US 12,001,936 B2
Lossless tiling in convolution networks—graph metadata generation
Tejas Nagendra Babu Nama, Sunnyvale, CA (US); Ruddhi Chaphekar, Santa Clara, CA (US); Ram Sivaramakrishnan, San Jose, CA (US); Raghu Prabhakar, San Jose, CA (US); Sumti Jairath, Santa Clara, CA (US); Junjue Wang, San Mateo, CA (US); Kaizhao Liang, Palo Alto, CA (US); Adi Fuchs, West Windsor, NJ (US); Matheen Musaddiq, Austin, TX (US); and Arvind Krishna Sujeeth, San Francisco, CA (US)
Assigned to SambaNova Systems, Inc., Palo Alto, CA (US)
Filed by SambaNova Systems, Inc., Palo Alto, CA (US)
Filed on Mar. 21, 2022, as Appl. No. 17/700,452.
Application 17/364,110 is a division of application No. 17/216,651, filed on Mar. 29, 2021, granted, now 11,195,080, issued on Dec. 7, 2021.
Application 17/700,452 is a continuation of application No. 17/364,110, filed on Jun. 30, 2021.
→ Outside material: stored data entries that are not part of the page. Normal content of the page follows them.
--- src/fb_cfg.svh ---
// Framebuffer doubler configuration
`ifndef FB_CFG_SVH
`define FB_CFG_SVH

// Datapath widths
`define FB_ADDR_W     16 // Memory word address
`define FB_COORD_W    9  // Source coordinate
`define FB_DISP_W     10 // Display coordinate

// Storage depths
`define FB_LINE_DEPTH 512 // One texel per source column
`define FB_PAL_DEPTH  256

// Register offsets decoded from ADDRESS[3:0]
`define FB_REG_CTRL   4'd0
`define FB_REG_X1     4'd1
`define FB_REG_Y1     4'd2
`define FB_REG_X2     4'd3
`define FB_REG_Y2     4'd4
`define FB_REG_STRIDE 4'd9
`define FB_REG_BASE   4'd10

`endif

--- src/fb_pkg.sv ---
// Framebuffer doubler types
`include "fb_cfg.svh"

package fb_pkg;

	// Palette index as stored in memory
	typedef logic [7:0] texel_t;

	// ARGB 4:4:4:4
	typedef logic [15:0] color_t;

	typedef logic [`FB_COORD_W-1:0] coord_t;

	// Register block contents
	typedef struct packed {
		logic        enable;
		coord_t      x1;
		coord_t      x2;
		coord_t      y1;
		coord_t      y2;
		coord_t      stride; // Bytes per source row
		logic [15:0] base;   // Byte address of top-left texel
	} fb_cfg_t;

endpackage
Prior Publication US 2022/0309324 A1, Sep. 29, 2022
Int. Cl. G06N 3/04 (2023.01)
CPC G06N 3/04 (2013.01) 22 Claims
OG exemplary drawing
 
1. One or more non-transitory computer readable storage media storing computer program instructions, that if executed on a processor, implement a method comprising:
obtaining a processing graph of an application, the processing graph having a sequence of processing nodes, the sequence of processing nodes including an input processing node followed by an intermediate processing node and an output processing node, the input processing node configured to process an input and generate an intermediate representation of the input, the intermediate processing node configured to process the intermediate representation and generate at a further intermediate representation of the input, and the output processing node configured to process the further intermediate representation and generate an output representation of the input;
generating graph metadata that specifies a target tiling configuration for the output representation to tile the output representation into a set of non-overlapping tiles, a first tiling configuration for the input to tile the input into a first set of overlapping tiles, a second tiling configuration for the intermediate representation to tile the intermediate representation into a second set of overlapping tiles, and a third tiling configuration for the further intermediate representation to tile the further intermediate representation into a third set of tiles;
modifying the processing graph based on the graph metadata to generate a modified processing graph, wherein the modified processing graph is configured to generate (a) the first set of overlapping tiles in the first tiling configuration, (b) the second set of overlapping tiles in the second tiling configuration by using the first set of overlapping tiles as a first set of tile-by-tile effective receptive fields for the input processing node, (c) the third set of tiles in the third tiling configuration by using the second set of overlapping tiles as a second set of tile-by-tile effective receptive fields for the intermediate processing node, and (d) the set of non-overlapping tiles in the target tiling configuration by using the third set of tiles as a third set of tile-by-tile effective receptive fields for the output processing node; and
creating a set of computer instructions to execute the modified processing graph on a target processing system.